Department stores have been particularly hard hit by changes in consumer behavior over the past few years. However, one of the curious things about the so-called "retail apocalypse" is that not a single department store chain has filed for bankruptcy since the Great Recession. Even the weakest chains have managed to stay alive, thanks to a combination of cost cuts, store closures, and asset sales.
However, that could be about to change. Regional department store operator Bon-Ton Stores (NASDAQ: BONT) is on the ropes following yet another terrible quarterly earnings report.
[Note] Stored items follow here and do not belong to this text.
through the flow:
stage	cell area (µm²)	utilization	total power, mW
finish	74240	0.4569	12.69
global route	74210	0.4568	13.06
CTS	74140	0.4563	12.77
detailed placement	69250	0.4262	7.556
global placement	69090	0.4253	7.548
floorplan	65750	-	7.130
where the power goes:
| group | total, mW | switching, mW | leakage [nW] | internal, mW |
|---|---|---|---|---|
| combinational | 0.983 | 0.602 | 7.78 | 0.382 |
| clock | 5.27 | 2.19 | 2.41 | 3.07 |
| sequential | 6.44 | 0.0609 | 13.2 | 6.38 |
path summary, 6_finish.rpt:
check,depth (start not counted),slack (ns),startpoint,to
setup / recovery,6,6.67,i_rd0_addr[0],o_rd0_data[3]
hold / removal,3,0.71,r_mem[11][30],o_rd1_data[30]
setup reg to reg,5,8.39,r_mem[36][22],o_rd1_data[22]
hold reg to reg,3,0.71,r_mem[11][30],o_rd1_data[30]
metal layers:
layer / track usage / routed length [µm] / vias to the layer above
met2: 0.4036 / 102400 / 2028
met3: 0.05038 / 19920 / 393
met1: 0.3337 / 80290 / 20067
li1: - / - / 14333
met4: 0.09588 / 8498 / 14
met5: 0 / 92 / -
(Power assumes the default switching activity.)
[src/hdl/assert_macros.svh]
`ifndef ASSERT_MACROS_SVH
`define ASSERT_MACROS_SVH

// Check that cons holds in the same cycle as ante.
`define ASSERT_SAME(label, clk, rst_n, ante, cons, msg) \
    label: assert property (@(posedge clk) disable iff (!rst_n) (ante) |-> (cons)) \
        else $error(msg);

// Check that cons holds in the cycle after ante.
`define ASSERT_NEXT(label, clk, rst_n, ante, cons, msg) \
    label: assert property (@(posedge clk) disable iff (!rst_n) (ante) |=> (cons)) \
        else $error(msg);

`endif

[src/hdl/rc6_pkg.sv]
`default_nettype none

package rc6_pkg;

    // Default sizes
    localparam int ROUNDS_DEF        = 20;
    localparam int MAX_KEY_BYTES_DEF = 32;

    // Fixed widths
    localparam int WORD_W        = 32;
    localparam int ROT_W         = 5;
    localparam int KEY_REG_W     = 64;
    localparam int KEY_REG_COUNT = 4;
    localparam int KEY_LEN_W     = 6;
    localparam int CFG_IDX_W     = 3;

    // Magic constants and fixed rotations
    localparam logic [WORD_W-1:0]    MAGIC_P  = 32'hB7E15163;
    localparam logic [WORD_W-1:0]    MAGIC_Q  = 32'h9E3779B9;
    localparam logic [ROT_W-1:0]     MULT_ROT = 5'd5;
    localparam logic [ROT_W-1:0]     MIX_ROT  = 5'd3;
    localparam logic [KEY_LEN_W-1:0] KEY_LEN_RST = 6'd16;

    // Configuration register indexes
    localparam logic [CFG_IDX_W-1:0] CFG_KEY0    = 3'd0;
    localparam logic [CFG_IDX_W-1:0] CFG_KEY1    = 3'd1;
    localparam logic [CFG_IDX_W-1:0] CFG_KEY2    = 3'd2;
    localparam logic [CFG_IDX_W-1:0] CFG_KEY3    = 3'd3;
    localparam logic [CFG_IDX_W-1:0] CFG_KEY_LEN = 3'd4;

    typedef struct packed {
        logic              cmd;
        logic [WORD_W-1:0] word_a;
        logic [WORD_W-1:0] word_b;
        logic [WORD_W-1:0] word_c;
        logic [WORD_W-1:0] word_d;
    } t_req;

    typedef struct packed {
        logic [WORD_W-1:0] out_a;
        logic [WORD_W-1:0] out_b;
        logic [WORD_W-1:0] out_c;
        logic [WORD_W-1:0] out_d;
    } t_resp;

    typedef enum logic [1:0] {
        STEP_PRE,
        STEP_ROUND,
        STEP_POST
    } t_step_kind;

    typedef struct packed {
        logic       en;
        logic       enc;
        t_step_kind kind;
    } t_step_ctl;

    typedef struct packed {
        logic busy;
        logic done;
    } t_ks_stat;

    typedef enum logic [2:0] {
        ST_IDLE,
        ST_KEY,
        ST_FETCH,
        ST_RUN,
        ST_DONE
    } t_state;

    typedef enum logic [1:0] {
        KS_IDLE,
        KS_INIT,
        KS_MIX_A,
        KS_MIX_B
    } t_ks_state;

    function automatic logic [WORD_W-1:0] rotl32(input logic [WORD_W-1:0] x,
                                                 input logic [ROT_W-1:0] n);
        logic [2*WORD_W-1:0] w;
        w = {x, x} << n;
        return w[2*WORD_W-1:WORD_W];
    endfunction

    function automatic logic [WORD_W-1:0] rotr32(input logic [WORD_W-1:0] x,
                                                 input logic [ROT_W-1:0] n);
        logic [2*WORD_W-1:0] w;
        w = {x, x} >> n;
        return w[WORD_W-1:0];
    endfunction

endpackage

`default_nettype wire

[src/hdl/rc6_round_unit.sv]
`default_nettype none

module rc6_round_unit
    import rc6_pkg::*;
(
    input  logic              i_clk,
    input  logic              i_load,
    input  t_req              i_req,
    input  t_step_ctl         i_ctl,
    input  logic [WORD_W-1:0] i_k0,
    input  logic [WORD_W-1:0] i_k1,
    output t_resp             o_resp
);

    logic [WORD_W-1:0] r_a;
    logic [WORD_W-1:0] r_b;
    logic [WORD_W-1:0] r_c;
    logic [WORD_W-1:0] r_d;
    logic [WORD_W-1:0] n_a;
    logic [WORD_W-1:0] n_b;
    logic [WORD_W-1:0] n_c;
    logic [WORD_W-1:0] n_d;
    logic [WORD_W-1:0] x0;
    logic [WORD_W-1:0] x1;
    logic [WORD_W-1:0] t;
    logic [WORD_W-1:0] u;

    // Quadratic mixing on the two words that feed the rotations
    always_comb begin
        x0 = i_ctl.enc ? r_b : r_a;
        x1 = i_ctl.enc ? r_d : r_c;
        t  = rotl32(x0 * {x0[WORD_W-2:0], 1'b1}, MULT_ROT);
        u  = rotl32(x1 * {x1[WORD_W-2:0], 1'b1}, MULT_ROT);
    end

    // One whitening step or one round, words rotated in place
    always_comb begin
        n_a = r_a;
        n_b = r_b;
        n_c = r_c;
        n_d = r_d;
        case (i_ctl.kind)
            STEP_PRE: begin
                if (i_ctl.enc) begin
                    n_b = r_b + i_k0;
                    n_d = r_d + i_k1;
                end else begin
                    n_a = r_a - i_k0;
                    n_c = r_c - i_k1;
                end
            end
            STEP_ROUND: begin
                if (i_ctl.enc) begin
                    n_a = r_b;
                    n_b = rotl32(r_c ^ u, t[ROT_W-1:0]) + i_k1;
                    n_c = r_d;
                    n_d = rotl32(r_a ^ t, u[ROT_W-1:0]) + i_k0;
                end else begin
                    n_a = rotr32(r_d - i_k0, u[ROT_W-1:0]) ^ t;
                    n_b = r_a;
                    n_c = rotr32(r_b - i_k1, t[ROT_W-1:0]) ^ u;
                    n_d = r_c;
                end
            end
            STEP_POST: begin
                if (i_ctl.enc) begin
                    n_a = r_a + i_k0;
                    n_c = r_c + i_k1;
                end else begin
                    n_b = r_b - i_k0;
                    n_d = r_d - i_k1;
                end
            end
            default: begin
            end
        endcase
    end

    // Load a new block or advance one step
    always_ff @(posedge i_clk) begin
        if (i_load) begin
            r_a <= i_req.word_a;
            r_b <= i_req.word_b;
            r_c <= i_req.word_c;
            r_d <= i_req.word_d;
        end else if (i_ctl.en) begin
            r_a <= n_a;
            r_b <= n_b;
            r_c <= n_c;
            r_d <= n_d;
        end
    end

    assign o_resp.out_a = r_a;
    assign o_resp.out_b = r_b;
    assign o_resp.out_c = r_c;
    assign o_resp.out_d = r_d;

endmodule

`default_nettype wire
Bon-Ton's dire struggles could spell opportunity for larger rivals like Macy's (NYSE:M) and J.C. Penney (NYSE:JCP).
Bon-Ton misses again
Bon-Ton Stores entered 2017 in a weak position, and its hopes of recovery dwindled over the course of the year. It started off on the wrong foot, with a dreadful 8.8% comp sales decline in the first quarter. Comp sales then declined 6.1% in the second quarter.
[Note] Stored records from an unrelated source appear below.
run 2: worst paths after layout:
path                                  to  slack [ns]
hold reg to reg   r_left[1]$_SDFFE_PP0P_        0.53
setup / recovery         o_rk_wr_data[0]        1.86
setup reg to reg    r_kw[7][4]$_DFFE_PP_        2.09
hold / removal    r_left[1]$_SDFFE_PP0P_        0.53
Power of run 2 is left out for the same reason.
[src/rtl/core/twled_pkg.sv]
// Package for the two-wire LED driver master: item types, phase codes,
// command bytes and configuration constants.
// Used by every module in rtl/core; depends on nothing else.
package twled_pkg;

    // APB address width and register map.
    localparam int PADDR_W = 3;
    localparam logic [PADDR_W-1:0] ADDR_PHASE_TICKS = 3'd0;
    localparam logic [7:0] PHASE_TICKS_RESET = 8'd4;

    // Command bytes and the mask of the bit that goes out first.
    localparam logic [7:0] CMD_SYSTEM  = 8'h48;
    localparam logic [7:0] CMD_KEYREAD = 8'h4F;
    localparam logic [7:0] MSB_MASK    = 8'h80;
    localparam logic [3:0] BITS_PER_BYTE = 4'd8;

    // Kind of input item.
    typedef enum logic [1:0] {
        FUNC_TICK = 2'd0,
        FUNC_DISP = 2'd1,
        FUNC_SYS  = 2'd2,
        FUNC_KEY  = 2'd3
    } t_func;

    // Waveform phases, one-hot.
    typedef enum logic [14:0] {
        PH_IDLE    = 15'h0001,
        PH_START_A = 15'h0002,
        PH_START_B = 15'h0004,
        PH_START_C = 15'h0008,
        PH_WBIT_LO = 15'h0010,
        PH_WBIT_HI = 15'h0020,
        PH_WACK_LO = 15'h0040,
        PH_WACK_HI = 15'h0080,
        PH_RBIT_LO = 15'h0100,
        PH_RBIT_HI = 15'h0200,
        PH_RACK_LO = 15'h0400,
        PH_RACK_HI = 15'h0800,
        PH_STOP_A  = 15'h1000,
        PH_STOP_B  = 15'h2000,
        PH_STOP_C  = 15'h4000
    } t_phase;

    // One input item.
    typedef struct packed {
        t_func       func;
        logic [7:0]  addr_byte;
        logic [7:0]  data_byte;
        logic [2:0]  brightness;
        logic        seven_segment;
        logic        low_power;
        logic        display_on;
        logic        sda_in;
    } t_in_item;

    // One result item.
    typedef struct packed {
        logic        scl;
        logic        sda_out;
        logic        sda_drive;
        logic        busy_res;
        logic        rejected;
        logic        key_valid;
        logic [7:0]  key_code;
    } t_out_item;

    // A frame is in progress in every phase but idle; stray codes count as idle.
    function automatic logic ph_busy(input t_phase ph);
        logic b;
        case (ph)
            PH_START_A, PH_START_B, PH_START_C, PH_WBIT_LO, PH_WBIT_HI,
            PH_WACK_LO, PH_WACK_HI, PH_RBIT_LO, PH_RBIT_HI, PH_RACK_LO,
            PH_RACK_HI, PH_STOP_A, PH_STOP_B, PH_STOP_C: b = 1'b1;
            default: b = 1'b0;
        endcase
        return b;
    endfunction

endpackage

[src/rtl/core/twled_cfg.sv]
// APB register file of the two-wire LED driver master: holds phase_ticks.
// Depends on twled_pkg.
module twled_cfg
    import twled_pkg::*;
(
    input  logic               i_clk,
    input  logic               i_rst_n,
    input  logic               psel,
    input  logic               penable,
    input  logic               pwrite,
    input  logic [PADDR_W-1:0] paddr,
    input  logic [31:0]        pwdata,
    output logic [31:0]        prdata,
    output logic               pready,
    output logic [7:0]         o_phase_ticks
);

    logic [7:0] r_phase_ticks;
    logic       wr_en;

    // A write lands in the access cycle.
    assign wr_en = psel && penable && pwrite && (paddr == ADDR_PHASE_TICKS);

    always_ff @(posedge i_clk) begin
        if (!i_rst_n) begin
            r_phase_ticks <= PHASE_TICKS_RESET;
        end else if (wr_en) begin
            r_phase_ticks <= pwdata[7:0];
        end
    end

    // Read back; unmapped addresses read as zero.
    always_comb begin
        prdata = 32'd0;
        if (paddr == ADDR_PHASE_TICKS) begin
            prdata = {24'd0, r_phase_ticks};
        end
    end

    assign pready        = 1'b1;
    assign o_phase_ticks = r_phase_ticks;

endmodule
Last quarter, Bon-Ton took another step backward, posting a 6.6% comp sales decline. Meanwhile, gross margin declined by about 2% year over year. As a result, the company's net loss widened by more than 40%, reaching $44.9 million (or $2.19 per share).
Bad results -- even for a department store
In 2016, Bon-Ton posted a meager operating profit of $2.6 million, or $19.6 million excluding impairment charges. This put its adjusted operating margin at less than 1%. Taking interest expenses into account, Bon-Ton ended up deep in the red.
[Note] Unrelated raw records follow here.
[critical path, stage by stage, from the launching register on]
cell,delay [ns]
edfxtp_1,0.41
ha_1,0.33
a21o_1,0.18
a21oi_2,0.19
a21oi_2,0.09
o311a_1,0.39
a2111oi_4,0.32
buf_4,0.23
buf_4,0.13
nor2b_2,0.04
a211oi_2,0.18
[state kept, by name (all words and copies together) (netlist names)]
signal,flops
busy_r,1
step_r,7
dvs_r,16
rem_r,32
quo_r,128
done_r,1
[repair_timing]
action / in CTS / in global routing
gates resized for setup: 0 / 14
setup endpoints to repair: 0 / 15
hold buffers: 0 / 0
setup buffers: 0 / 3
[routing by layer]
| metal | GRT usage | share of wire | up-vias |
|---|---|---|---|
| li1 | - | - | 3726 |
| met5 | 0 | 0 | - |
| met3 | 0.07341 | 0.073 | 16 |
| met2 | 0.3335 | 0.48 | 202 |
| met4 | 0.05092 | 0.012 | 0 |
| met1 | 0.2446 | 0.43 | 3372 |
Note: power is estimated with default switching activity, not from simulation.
==> src/hw/rtl/mfb_pkg.sv <==
// Shared constants, types and glyph table for the monochrome framebuffer text renderer.
`timescale 1ns / 1ps
`default_nettype none
package mfb_pkg;

  localparam int SCREEN_WIDTH  = 172;
  localparam int SCREEN_HEIGHT = 320;
  localparam int ROW_BYTES     = (SCREEN_WIDTH + 7) / 8;
  localparam int STORE_BYTES   = SCREEN_HEIGHT * ROW_BYTES;
  localparam int ADDR_W        = $clog2(STORE_BYTES);
  localparam int COL_W         = $clog2(SCREEN_WIDTH);
  localparam int ROW_W         = $clog2(SCREEN_HEIGHT);
  // Glyph cursor reach: 1023 + 7*255 + 254 fits in 12 bits
  localparam int COORD_W       = 12;

  localparam logic [7:0] GLYPH_FIRST = 8'h20;
  localparam logic [7:0] GLYPH_LAST  = 8'h7E;

  // Register indexes on the configuration port
  localparam logic REG_FG = 1'b0;
  localparam logic REG_BG = 1'b1;

  typedef enum logic [2:0] {
    OP_FILL   = 3'd0,
    OP_SET    = 3'd1,
    OP_GET    = 3'd2,
    OP_LINE   = 3'd3,
    OP_SCALED = 3'd4,
    OP_SCAN   = 3'd5
  } op_t;

  typedef enum logic [3:0] {
    S_CLEAR,
    S_IDLE,
    S_DECODE,
    S_FILL,
    S_PT_RD,
    S_PT_WR,
    S_GL_CHK,
    S_GL_RD,
    S_GL_WR,
    S_DONE
  } state_t;

  typedef struct packed {
    logic capture;
    logic sweep_wr;
    logic sweep_zero;
    logic pix_rd;
    logic pix_wr;
    logic pix_sample;
    logic glyph_step;
    logic scan_step;
    logic out_load;
  } cmd_t;

  typedef struct packed {
    logic [2:0] op;
    logic       sweep_last;
    logic       point_on;
    logic       line_ok;
    logic       scale_zero;
    logic       glyph_last;
  } stat_t;

  // Six columns per glyph, column 0 in the top byte; bit r of a column is glyph row r
  localparam logic [47:0] GLYPH_ROM [95] = '{
    48'h000000000000, 48'h00005F000000, 48'h000700070000, 48'h147F147F1400,
    48'h242A7F2A1200, 48'h231308646200, 48'h364955225000, 48'h000503000000,
    48'h001C22410000, 48'h0041221C0000, 48'h082A1C2A0800, 48'h08083E080800,
    48'h005030000000, 48'h080808080800, 48'h006060000000, 48'h201008040200,
    48'h3E5149453E00, 48'h00427F400000, 48'h426151494600, 48'h2141454B3100,
    48'h1814127F1000, 48'h274545453900, 48'h3C4A49493000, 48'h017109050300,
    48'h364949493600, 48'h064949291E00, 48'h003636000000, 48'h005636000000,
    48'h000814224100, 48'h141414141400, 48'h412214080000, 48'h020151090600,
    48'h324979413E00, 48'h7E1111117E00, 48'h7F4949493600, 48'h3E4141412200,
    48'h7F4141221C00, 48'h7F4949494100, 48'h7F0909010100, 48'h3E4141513200,
    48'h7F0808087F00, 48'h00417F410000, 48'h2040413F0100, 48'h7F0814224100,
    48'h7F4040404000, 48'h7F0204027F00, 48'h7F0408107F00, 48'h3E4141413E00,
    48'h7F0909090600, 48'h3E4151215E00, 48'h7F0919294600, 48'h464949493100,
    48'h01017F010100, 48'h3F4040403F00, 48'h1F2040201F00, 48'h7F2018207F00,
    48'h631408146300, 48'h030478040300, 48'h615149454300, 48'h00007F414100,
    48'h020408102000, 48'h41417F000000, 48'h040201020400, 48'h404040404000,
    48'h000102040000, 48'h205454547800, 48'h7F4844443800, 48'h384444442000,
    48'h384444487F00, 48'h385454541800, 48'h087E09010200, 48'h081454543C00,
    48'h7F0804047800, 48'h00447D400000, 48'h2040443D0000, 48'h007F10284400,
    48'h00417F400000, 48'h7C0418047800, 48'h7C0804047800, 48'h384444443800,
    48'h7C1414140800, 48'h081414187C00, 48'h7C0804040800, 48'h485454542000,
    48'h043F44402000, 48'h3C4040207C00, 48'h1C2040201C00, 48'h3C4030403C00,
    48'h442810284400, 48'h0C5050503C00, 48'h4464544C4400, 48'h000836410000,
    48'h00007F000000, 48'h004136080000, 48'h080408100800
  };

  // Column bits of a glyph; non-printable codes and columns past five read as blank
  function automatic logic [7:0] glyph_bits(input logic [7:0] code, input logic [2:0] col);
    logic [6:0]  idx;
    logic [47:0] ent;
    logic [7:0]  res;
    idx = 7'(code - GLYPH_FIRST);
    res = 8'h00;
    if (code >= GLYPH_FIRST && code <= GLYPH_LAST && col < 3'd6) begin
      ent = GLYPH_ROM[idx];
      res = ent[6'(47 - 8 * int'(col)) -: 8];
    end
    return res;
  endfunction

endpackage
`default_nettype wire

==> src/hw/rtl/mfb_ctrl.sv <==
// Controller state machine: sequences sweeps, point accesses, glyph walks and result beats.
`timescale 1ns / 1ps
`default_nettype none
module mfb_ctrl (
  input  wire logic           clk,
  input  wire logic           rst,
  input  wire logic           in_valid,
  output logic                in_ready,
  output logic                out_valid,
  input  wire logic           out_ready,
  input  wire mfb_pkg::stat_t st,
  output mfb_pkg::cmd_t       cmd
);

  mfb_pkg::state_t state, state_next;
  logic            out_valid_next;

  // State and result-valid registers
  always_ff @(posedge clk) begin
    if (rst) begin
      state     <= mfb_pkg::S_CLEAR;
      out_valid <= 1'b0;
    end else begin
      state     <= state_next;
      out_valid <= out_valid_next;
    end
  end

  // Next state and datapath commands
  always_comb begin
    state_next = state;
    cmd        = '0;
    in_ready   = 1'b0;
    case (state)
      mfb_pkg::S_CLEAR: begin
        cmd.sweep_wr   = 1'b1;
        cmd.sweep_zero = 1'b1;
        if (st.sweep_last) state_next = mfb_pkg::S_IDLE;
      end
      mfb_pkg::S_IDLE: begin
        in_ready = 1'b1;
        if (in_valid) begin
          cmd.capture = 1'b1;
          state_next  = mfb_pkg::S_DECODE;
        end
      end
      mfb_pkg::S_DECODE: begin
        state_next = mfb_pkg::S_DONE;
        if (st.op == mfb_pkg::OP_FILL) begin
          state_next = mfb_pkg::S_FILL;
        end else if (st.op == mfb_pkg::OP_SET || st.op == mfb_pkg::OP_GET) begin
          if (st.point_on) state_next = mfb_pkg::S_PT_RD;
        end else if (st.op == mfb_pkg::OP_LINE) begin
          if (st.line_ok) state_next = mfb_pkg::S_GL_CHK;
        end else if (st.op == mfb_pkg::OP_SCALED) begin
          if (!st.scale_zero) state_next = mfb_pkg::S_GL_CHK;
        end else if (st.op == mfb_pkg::OP_SCAN) begin
          state_next = mfb_pkg::S_PT_RD;
        end
      end
      mfb_pkg::S_FILL: begin
        cmd.sweep_wr = 1'b1;
        if (st.sweep_last) state_next = mfb_pkg::S_DONE;
      end
      mfb_pkg::S_PT_RD: begin
        cmd.pix_rd = 1'b1;
        state_next = mfb_pkg::S_PT_WR;
      end
      mfb_pkg::S_PT_WR: begin
        cmd.pix_wr     = (st.op == mfb_pkg::OP_SET);
        cmd.pix_sample = (st.op == mfb_pkg::OP_GET) || (st.op == mfb_pkg::OP_SCAN);
        cmd.scan_step  = (st.op == mfb_pkg::OP_SCAN);
        state_next     = mfb_pkg::S_DONE;
      end
      mfb_pkg::S_GL_CHK: begin
        if (st.point_on) begin
          state_next = mfb_pkg::S_GL_RD;
        end else begin
          cmd.glyph_step = 1'b1;
          if (st.glyph_last) state_next = mfb_pkg::S_DONE;
        end
      end
      mfb_pkg::S_GL_RD: begin
        cmd.pix_rd = 1'b1;
        state_next = mfb_pkg::S_GL_WR;
      end
      mfb_pkg::S_GL_WR: begin
        cmd.pix_wr     = 1'b1;
        cmd.glyph_step = 1'b1;
        state_next     = st.glyph_last ? mfb_pkg::S_DONE : mfb_pkg::S_GL_CHK;
      end
      mfb_pkg::S_DONE: begin
        // Hand the result to the output register once it is free
        if (!out_valid || out_ready) begin
          cmd.out_load = 1'b1;
          state_next   = mfb_pkg::S_IDLE;
        end
      end
      default: state_next = mfb_pkg::S_IDLE;
    endcase
  end

  // Hold the result beat until taken
  always_comb begin
    out_valid_next = out_valid;
    if (cmd.out_load) out_valid_next = 1'b1;
    else if (out_ready) out_valid_next = 1'b0;
  end

endmodule
`default_nettype wire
Starting from this weak foundation, Bon-Ton's results have gone sharply downhill in 2017, even in comparison to other department stores. Through the first nine months of the fiscal year, Bon-Ton has posted a comp sales decline of more than 7%, while its gross margin has fallen to 35.8% from 37% a year earlier.
By contrast, Macy's has posted a 3.6% comp sales decline year to date, with gross margin down slightly from 39.9% to 39.4%. As for J.C. Penney, its comp sales declined just 1% year to date, although gross margin has eroded to 35.1% from 36.9% in the same period of 2016.
Comeback in the works?
Bon-Ton currently expects to post a full-year loss of $2.86-$3.35 per share, and adjusted earnings before interest, taxes, depreciation, and amortization (EBITDA) of $100 million-$110 million on a 4.5%-5.5% comp sales decline.
However, this forecast actually assumes that there will be a huge improvement in the business this quarter. Just to hit the low end of its guidance, Bon-Ton would need flattish comp sales and a double-digit increase in adjusted EBITDA. The high end of its guidance range implies solid comp sales growth and a 20% increase in adjusted EBITDA for the quarter.
To support this forecast, management noted that comp sales increased at a high-single-digit rate in the first two and a half weeks of the current quarter. That's good news, but it probably reflects the impact of pent-up demand now that cold weather has arrived in Bon-Ton's markets. The company also cited better execution on a recent promotion.
That said, the bulk of sales for the fourth quarter come in the period between Thanksgiving and New Year's Day. The strong start to the quarter won't help that much if Bon-Ton returns to its prior sales trend during the peak holiday shopping season. (Incidentally, the third quarter also started off better than the previous quarter, but the sales momentum fizzled out.)
Macy's and J.C. Penney are positioned to profit
Bon-Ton Stores plans to close at least 40 locations in 2018, which would be more than 15% of its fleet. Yet even that drastic action may not be enough to save the company. Vendors are already becoming worried, and Bon-Ton doesn't have many options for dealing with its onerous debt load, other than bankruptcy. The company is working with restructuring advisors to craft a survival strategy.
Even in a downsizing scenario, Macy's and J.C. Penney would be likely to pick up some sales at Bon-Ton's expense. J.C. Penney has very high store overlap with Bon-Ton, while Macy's has somewhat less geographic overlap but sells many of the same brands as Bon-Ton's nameplates.
However, Bon-Ton's chances of surviving more than a year or two are slim unless the recent improvement in its sales trend sticks. The company has already cut spending to the bone, and it still has an EBITDA margin of less than 5%, compared to roughly 8% for J.C. Penney and 12% for Macy's.
In short, Bon-Ton's secured creditors won't have much reason to keep the company in business if its performance continues to deteriorate. Barring a miracle turnaround at Bon-Ton Stores, rival department stores could be feasting on its remains before long.